Getting down with Markdown

You know sometimes you keep hearing about something, about how great it is, yet for some reason, you decide to ignore it and not bother checking it out? Well that’s pretty much what I had been doing with Markdown till this week. Almost every text editor I looked at on the Mac and iOS app stores mentioned support for Markdown, tech guys I respect either wrote about it or talked about it in podcasts. Yet somehow I felt it was something not for me, something I didn’t need to bother with. I’m pretty sure I know why I didn’t want to check it out. One was simplicity; I like the ubiquitous text file, the ability to open it in pretty much any program in any OS. I like that I don’t have to worry about formatting, or waste time trying to get it to look right. It’s all about the content. Complicating things by adding markup tags was of little interest to me. The other, main, reason was that I’ve had bad experiences with markup tools in the past. Mainly with a wiki editor I used on a contract a few years ago. The experience was terrible, having to use nonsensical characters to format the text, which rendered the content, in it’s raw form, completely unreadable. The end result usually looked okay, but I’d waste so much time looking up tags, adding them in, then previewing the output. I really didn’t want to go down that route again.

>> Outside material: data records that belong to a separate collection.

[config.mk]
export PLATFORM = sky130hd
export DESIGN_NAME = tweak_alpha_seq
export DESIGN_NICKNAME = d
export VERILOG_FILES = /design/src/rtl/tas_pkg.sv /design/src/rtl/tas_shift_step.sv /design/src/rtl/tas_byte_step.sv /design/src/rtl/tas_jcount.sv /design/src/rtl/tweak_alpha_seq.sv
export SDC_FILE = /design/constraint.sdc
export NUM_CORES = 1
export LEC_CHECK = 0
export ABC_AREA = 1
export CELL_PAD_IN_SITES_DETAIL_PLACEMENT = 1
export CELL_PAD_IN_SITES_GLOBAL_PLACEMENT = 1
export CORE_MARGIN = 2
export CORE_UTILIZATION = 30
export CTS_BUF_LIST = sky130_fd_sc_hd__clkbuf_8
export CTS_CLUSTER_SIZE = 40
export DETAILED_ROUTE_END_ITERATION = 8
export DONT_BUFFER_PORTS = 1
export PLACE_DENSITY = 0.63
export SLEW_MARGIN = 20
export SYNTH_ARGS = -nofsm -noshare
export SYNTH_HDL_FRONTEND = slang
export SYNTH_HIERARCHICAL = 1
export SYNTH_SLANG_ARGS = --single-unit
[constraint.sdc]
create_clock -name clk -period 3.3 [get_ports clk]
set_input_delay 0.33 -clock clk [delete_from_list [all_inputs] [get_ports clk]]
set_output_delay 0.33 -clock clk [all_outputs]
set_load 0.05 [all_outputs]
[src/rtl/tas_pkg.sv]
// Shared constants and mapping codes for the tweak sequencer.
// Assumes a 128-bit block made of 8-bit bytes.
package tas_pkg;
    localparam int BLK_W  = 128;
    localparam int BYTE_W = 8;
    localparam int NBYTES = BLK_W / BYTE_W;

    // Low-order feedback terms of x^128 + x^7 + x^2 + x + 1
    localparam logic [BYTE_W-1:0] FDBK = 8'h87;

    typedef enum logic [1:0] {
        MAP_RIGHT     = 2'd0,
        MAP_BYTE_LE   = 2'd1,
        MAP_LEFT      = 2'd2,
        MAP_RIGHT_ALT = 2'd3
    } map_mode_e;
endpackage

[src/rtl/tas_shift_step.sv]
// One multiply-by-x step for a bit-contiguous mapping.
// REFLECT=0: port bit k is x^k, so the step shifts toward the top.
// REFLECT=1: port bit W-1-k is x^k, so the step shifts toward bit 0.
// Purely combinational. Assumes W > 8.
module tas_shift_step #(
    parameter int W       = 128,
    parameter bit REFLECT = 1'b0
) (
    input  logic [W-1:0] blk_i,
    output logic [W-1:0] blk_o
);
    import tas_pkg::*;

    // Bit-reversed copy of the feedback byte, used for the reflected layout
    function automatic logic [BYTE_W-1:0] rev8(input logic [BYTE_W-1:0] v);
        logic [BYTE_W-1:0] r;
        for (int i = 0; i < BYTE_W; i++) r[i] = v[BYTE_W-1-i];
        return r;
    endfunction

    generate
        if (REFLECT) begin : g_left
            // x^127 sits at bit 0; the feedback terms go to the top byte
            always_comb begin
                blk_o = {1'b0, blk_i[W-1:1]};
                if (blk_i[0]) blk_o[W-1 -: BYTE_W] = blk_o[W-1 -: BYTE_W] ^ rev8(FDBK);
            end
        end else begin : g_right
            // x^127 sits at bit W-1; the feedback terms go to the bottom byte
            always_comb begin
                blk_o = {blk_i[W-2:0], 1'b0};
                if (blk_i[W-1]) blk_o[BYTE_W-1:0] = blk_o[BYTE_W-1:0] ^ FDBK;
            end
        end
    endgenerate
endmodule

[src/rtl/tas_byte_step.sv]
// One multiply-by-x step for the byte-wise little-endian mapping.
// Byte b occupies blk[W-1-8b -: 8]. Each byte shifts left, its top bit
// becomes the low bit of byte b+1, and the carry out of the last byte
// folds the feedback into byte 0. Purely combinational.
module tas_byte_step #(
    parameter int W = 128
) (
    input  logic [W-1:0] blk_i,
    output logic [W-1:0] blk_o
);
    import tas_pkg::*;
    localparam int NB = W / BYTE_W;

    logic [NB:0]  carry;
    logic [W-1:0] shifted;

    assign carry[0] = 1'b0;

    generate
        for (genvar b = 0; b < NB; b++) begin : g_byte
            localparam int HI = W - 1 - BYTE_W * b;
            // Per-byte shift with the carry taken from the lower-order byte
            assign shifted[HI -: BYTE_W] = {blk_i[HI-1 -: BYTE_W-1], carry[b]};
            assign carry[b+1]            = blk_i[HI];
        end
    endgenerate

    // Fold the carry out of the top-order byte into byte 0
    always_comb begin
        blk_o = shifted;
        if (carry[NB]) blk_o[W-1 -: BYTE_W] = shifted[W-1 -: BYTE_W] ^ FDBK;
    end
endmodule

[src/rtl/tas_jcount.sv]
// Block counter: clears on load, increments on a step, wraps at 2^JW.
// Synchronous active-low reset.
module tas_jcount #(
    parameter int JW = 8
) (
    input  logic          clk,
    input  logic          rst_n,
    input  logic          clr_i,
    input  logic          inc_i,
    output logic [JW-1:0] cnt_o
);
    // Count register with clear taking priority over increment
    always_ff @(posedge clk) begin
        if (!rst_n)     cnt_o <= '0;
        else if (clr_i) cnt_o <= '0;
        else if (inc_i) cnt_o <= cnt_o + JW'(1);
    end
endmodule

[src/rtl/tweak_alpha_seq.sv]
// Tweak sequencer top. Holds the current tweak, the mapping captured at
// load and the block counter, and picks the next-tweak value from three
// parallel step units. Assumes the starting tweak is already encrypted.
// Synchronous active-low reset; one operation per clock.
module tweak_alpha_seq #(
    parameter int JW = 8
) (
    input  logic                     clk,
    input  logic                     rst_n,
    input  logic                     load_i,
    input  logic                     advance_i,
    input  logic [1:0]               mode_i,
    input  logic [tas_pkg::BLK_W-1:0] init_tweak_i,
    output logic [tas_pkg::BLK_W-1:0] tweak_o,
    output logic [JW-1:0]            j_count_o,
    output logic                     valid_o
);
    import tas_pkg::*;

    map_mode_e        mode_q;
    logic [BLK_W-1:0] nxt_right, nxt_left, nxt_byte, nxt_sel;
    logic             step_en;

    assign step_en = advance_i && !load_i && valid_o;

    tas_shift_step #(.W(BLK_W), .REFLECT(1'b0)) u_step_right (
        .blk_i(tweak_o), .blk_o(nxt_right)
    );
    tas_shift_step #(.W(BLK_W), .REFLECT(1'b1)) u_step_left (
        .blk_i(tweak_o), .blk_o(nxt_left)
    );
    tas_byte_step #(.W(BLK_W)) u_step_byte (
        .blk_i(tweak_o), .blk_o(nxt_byte)
    );

    tas_jcount #(.JW(JW)) u_jcount (
        .clk(clk), .rst_n(rst_n), .clr_i(load_i),
        .inc_i(step_en), .cnt_o(j_count_o)
    );

    // Select the step result for the mapping captured at load
    always_comb begin
        case (mode_q)
            MAP_BYTE_LE: nxt_sel = nxt_byte;
            MAP_LEFT:    nxt_sel = nxt_left;
            default:     nxt_sel = nxt_right;
        endcase
    end

    // Tweak, mapping and valid registers: load first, then step
    always_ff @(posedge clk) begin
        if (!rst_n) begin
            tweak_o <= '0;
            mode_q  <= MAP_RIGHT;
            valid_o <= 1'b0;
        end else if (load_i) begin
            tweak_o <= init_tweak_i;
            mode_q  <= map_mode_e'(mode_i);
            valid_o <= 1'b1;
        end else if (step_en) begin
            tweak_o <= nxt_sel;
        end
    end
endmodule

==> qor.yml <==
cts:
  cts_tree: "yes"
  clk_pin_slew_ps: 90
  cts-htree-levels: 4
  cts.sinks: 139
  insertion_delay_ps: 530
  clockRootBuffer: "clkbuf_8"
  numCtsBuffers: 17
  cts_hold_buf: 23
  cts_setup_buffers: 0
  cts_resized: 0
  clockBufferDepth: 2
timing:
  hold_ws_ps: 73.29
  rsz0062_at_grt: "false"
  slew_headroom_pct: 31.85
  setup_tns_ps: 0
  skew_ps: 11.56
  hold_viol: 0
  fin_crit_sh_pct: 87.67
  worstMarginPinSlew_ps: 1019
  max_freq_mhz: 345.6
  slew_viol_final: 0
  setup_ws_ps: 406.8
  layout_min_cycle_time_ps: 2893
  finalSetupViolations: 0
routing:
  first_pass_iters: 5
  met1_length_mm: 17.83
  dr_wl_met3_mm: 2.226
  drc_errors: 0
  vias: 11620
  drt_iter0_drc: 548
  top_layer: "met4"
  wl_per_cell_um: 15.89
  wl_met2_mm: 19.21
  viasPerCell: 4.636
  drtAntennaViolNets: 0
  wirelength_mm: 39.83
global_route:
  first_global_vias: 11730
  antenna_found_initial: 1
  grt_max_degree: 253
  grt-ovfl-total: 0
  grt_use_total_pct: 17.58
  grt_pass1_wl_mm: 62.85
critical_path:
  slowest_stage: "dfxtp_1"
  cp.required_ps: 3730
  cp-start-kind: "register"
  crit_arrival_ps: 3330
  critPathBufInv: 2
  critPathCapture: "tweak_o[9]$_SDFFE_PN0P_"
  end_kind: "register"
  crit_start: "valid_o$_SDFFE_PN0P_"
  reg2reg_from: "valid_o$_SDFFE_PN0P_"
  path_max_fanout: 74
  worst_r2r_path_depth: 7
  cp.depth: 7
  crit_family: "buffers and inverters"
  cpPeakStageDelay_ps: 660
  r2r_slack_ps: 410
  crit_chain: "nand2_1 -> nand2_8 -> buf_4 -> nand2_1 -> a21oi_1 -> dlygate4sd3_1 -> nor2_1"
  path_common_cell: "nand2_1"
  r2r_end: "tweak_o[9]$_SDFFE_PN0P_"
  path_class: "register to register"
yosys:
  ys_types: 20
  synthesis.area_mm2: 0.01313
  syn_inst: 2359
  synthTopCellsByArea: "nand2_1, buf_4, dfxtp_1"
  yosys_warnings: 6
  ys_seq_area_share_pct: 21.20
  syn_area_per_cell_um2: 5.565
  synth_seq_cells: 139
  syn-num-nets: 2496
  yosys.area.top_type: "nand2_1"
  synth_top_area_share_pct: 32.02
floorplan:
  ioPinCount: 271
  die_h_um: 213.2
  die_area_mm2: 0.04545
  design.core.area_mm2: 0.04317
  die_x_um: 213.2
  initial_utilization_pct: 30.41
  row_count: 76
status:
  outcome: "complete, no violations"
placement:
  dpl_cell_area_mm2: 0.01062
  routabilityCongestion: 0.7420
  pre_cts_slack_ps: 870.2
  hpwl_mm: 24.28
  port_buffers: 0
job:
  drv_cap: 0
final_layout:
  antenna_cells: 0
  final_area_mm2: 0.01117
  drive_gt1_share_pct: 2.549
  nNetsFinal: 2050
  fill_cells: 5897
  syn_to_final_growth_pct: -14.95
min_path:
  hp-class: "primary input to register"
pwr:
  p_leak_nw: 5.984
  total_power_mw: 4.722
  ir_drop_uv: 237.0
  power-per-cell-area_mw_per_mm2: 422.9
## Yosys cell counts (all sizes together)
library cell,number
clkbuf,27
nand2,1122
buf,473
nand4,1
a21oi,251
dfxtp,139
ha,3
inv,253
nand3,17
nor2,53
o21ai,20
## worst reg2reg max path: cells and delay by family (launching register included)
family                 cells  cell delay (ps)
buffers and inverters      2             1060
AOI/OAI and AO/OA          1              130
DFF                        1              660
and+or+nand+nor            4              960
## where the power goes
part	internal (mW)	total [mW]	switching, mW
combinational	0.335	1.01	0.679
clock	0.566	1.30	0.735
sequential	1.79	2.41	0.613
total	2.69	4.72	2.03
## metrics by stage
step | instances | util (%)
final | 2507 | 25.86
after detailed placement | 2456 | 24.59
after CTS | 2507 | 25.86
after floorplan | 2359 | -
after global routing | 2507 | 25.86
after global placement | 2456 | 24.59
## area by class of cell
cell class / instances / area [µm²] / area share [%]
timing repair buffer: 35 / 420.4 / 3.765
multi-input combinational: 1467 / 5952 / 53.31
clock buffer: 21 / 289.0 / 2.589
clock inverter: 7 / 30.03 / 0.2689
sequential: 139 / 2783 / 24.92
tap: 585 / 732.0 / 6.555
inverter: 253 / 959.7 / 8.595
## cells in the final DEF (no fill, tap or decap), types with 3 or more instances in the layout
| cell type | count |
|---|---|
| a21oi_1 | 251 |
| nand2_1 | 1120 |
| inv_2 | 3 |
| dfxtp_1 | 139 |
| inv_1 | 250 |
| buf_4 | 4 |
| clkinv_2 | 3 |
| nor2_1 | 52 |
| buf_12 | 8 |
| clkbuf_8 | 21 |
| o21ai_0 | 20 |
| nand3_1 | 16 |
| dlygate4sd3_1 | 23 |
| inv_4 | 4 |
## kinds of logic after synthesis
family                   share of synthesized area [%]
flip-flops                                       21.20
AND/OR/NAND/NOR                                  34.46
buffers and inverters                            33.73
adder cells (fa/ha/maj)                         0.2859
AO/OA/AOI/OAI                                    10.33
## routing by layer
layer  GRT usage (%)  vias up
met5               0        -
met4           5.675        0
met3           5.001       29
met2           30.21      230
met1           21.06     5593
li1                -     5771
## worst min path at each step
stage | from | to | slack, ps | cells past startpoint
2_1_floorplan | mode_q[1]$_SDFFE_PN0P_ | mode_q[1]$_SDFFE_PN0P_ | 450 | 2
3_3_place_gp | rst_n | mode_q[1]$_SDFFE_PN0P_ | 480 | 2
3_5_place_dp | rst_n | tweak_o[25]$_SDFFE_PN0P_ | 490 | 2
4_1_cts | load_i | tweak_o[117]$_SDFFE_PN0P_ | 3 | 4
5_1_grt | init_tweak_i[73] | tweak_o[73]$_SDFFE_PN0P_ | 60 | 4
6_report | init_tweak_i[73] | tweak_o[73]$_SDFFE_PN0P_ | 70 | 4
## sequential cells by signal (all words and copies together), names as in the netlist
signal / count
valid_o: 1
mode_q: 2
tweak_o: 128
u_jcount/cnt_o: 8
Note: power is estimated with default switching activity, not from simulation.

I’m not exactly sure what it was that made me decide to Google Markdown, even though it was only a few days ago. But I’m very glad I did. Two things struck me immediately about it that I fell for big time. One; the simplicity of the syntax. Simplicity is something I always strive for. I don’t have neither the time nor the inclination to learn complex or unintuitive software these days, certainly not if it’s going to be primarily for personal use. So I was very pleased to see just how straightforward Markdown is to use. Take a look at the Syntax page; it’s all there, nicely explained, with everything easy to find. After a quick play with the syntax (using SimpleNote), I was up and running and ready to write. Win!

The other thing that sold it was the fact that even when your documents contain Markdown syntax, they are still readable in that format. This was a goal of the project, as the developers state in the project philosophy:

Readability, however, is emphasized above all else. A Markdown-formatted document should be publishable as-is, as plain text, without looking like it’s been marked up with tags or formatting instructions.

How good is that? Having the ability to easily read and write Markdown compatible documents without requiring to preview the output is a killer feature. People with zero knowledge of the syntax would still be able to comprehend the content with no problems. There is an example of some raw Markdown text here.

I’m pleased to see that there are plenty of apps, both native and web-based, that support Markdown. Two services I use frequently, the afore-mentioned SimpleNote and Posterous both deal with it out the box, and the Notational Velocity fork, nvAlt, also supports it. But today I was turned onto Byword on the Mac App Store. This minimalist, lightweight text editor fully integrates Markdown, and is a joy to use, especially when used in full screen on the Macbook Air. I’ve found my new go to writing app! And only £6.99, a steal!

Markdown is truly a project that hits the mark for me, and one I’d recommend anyone who writes, particularly for the web, to check out.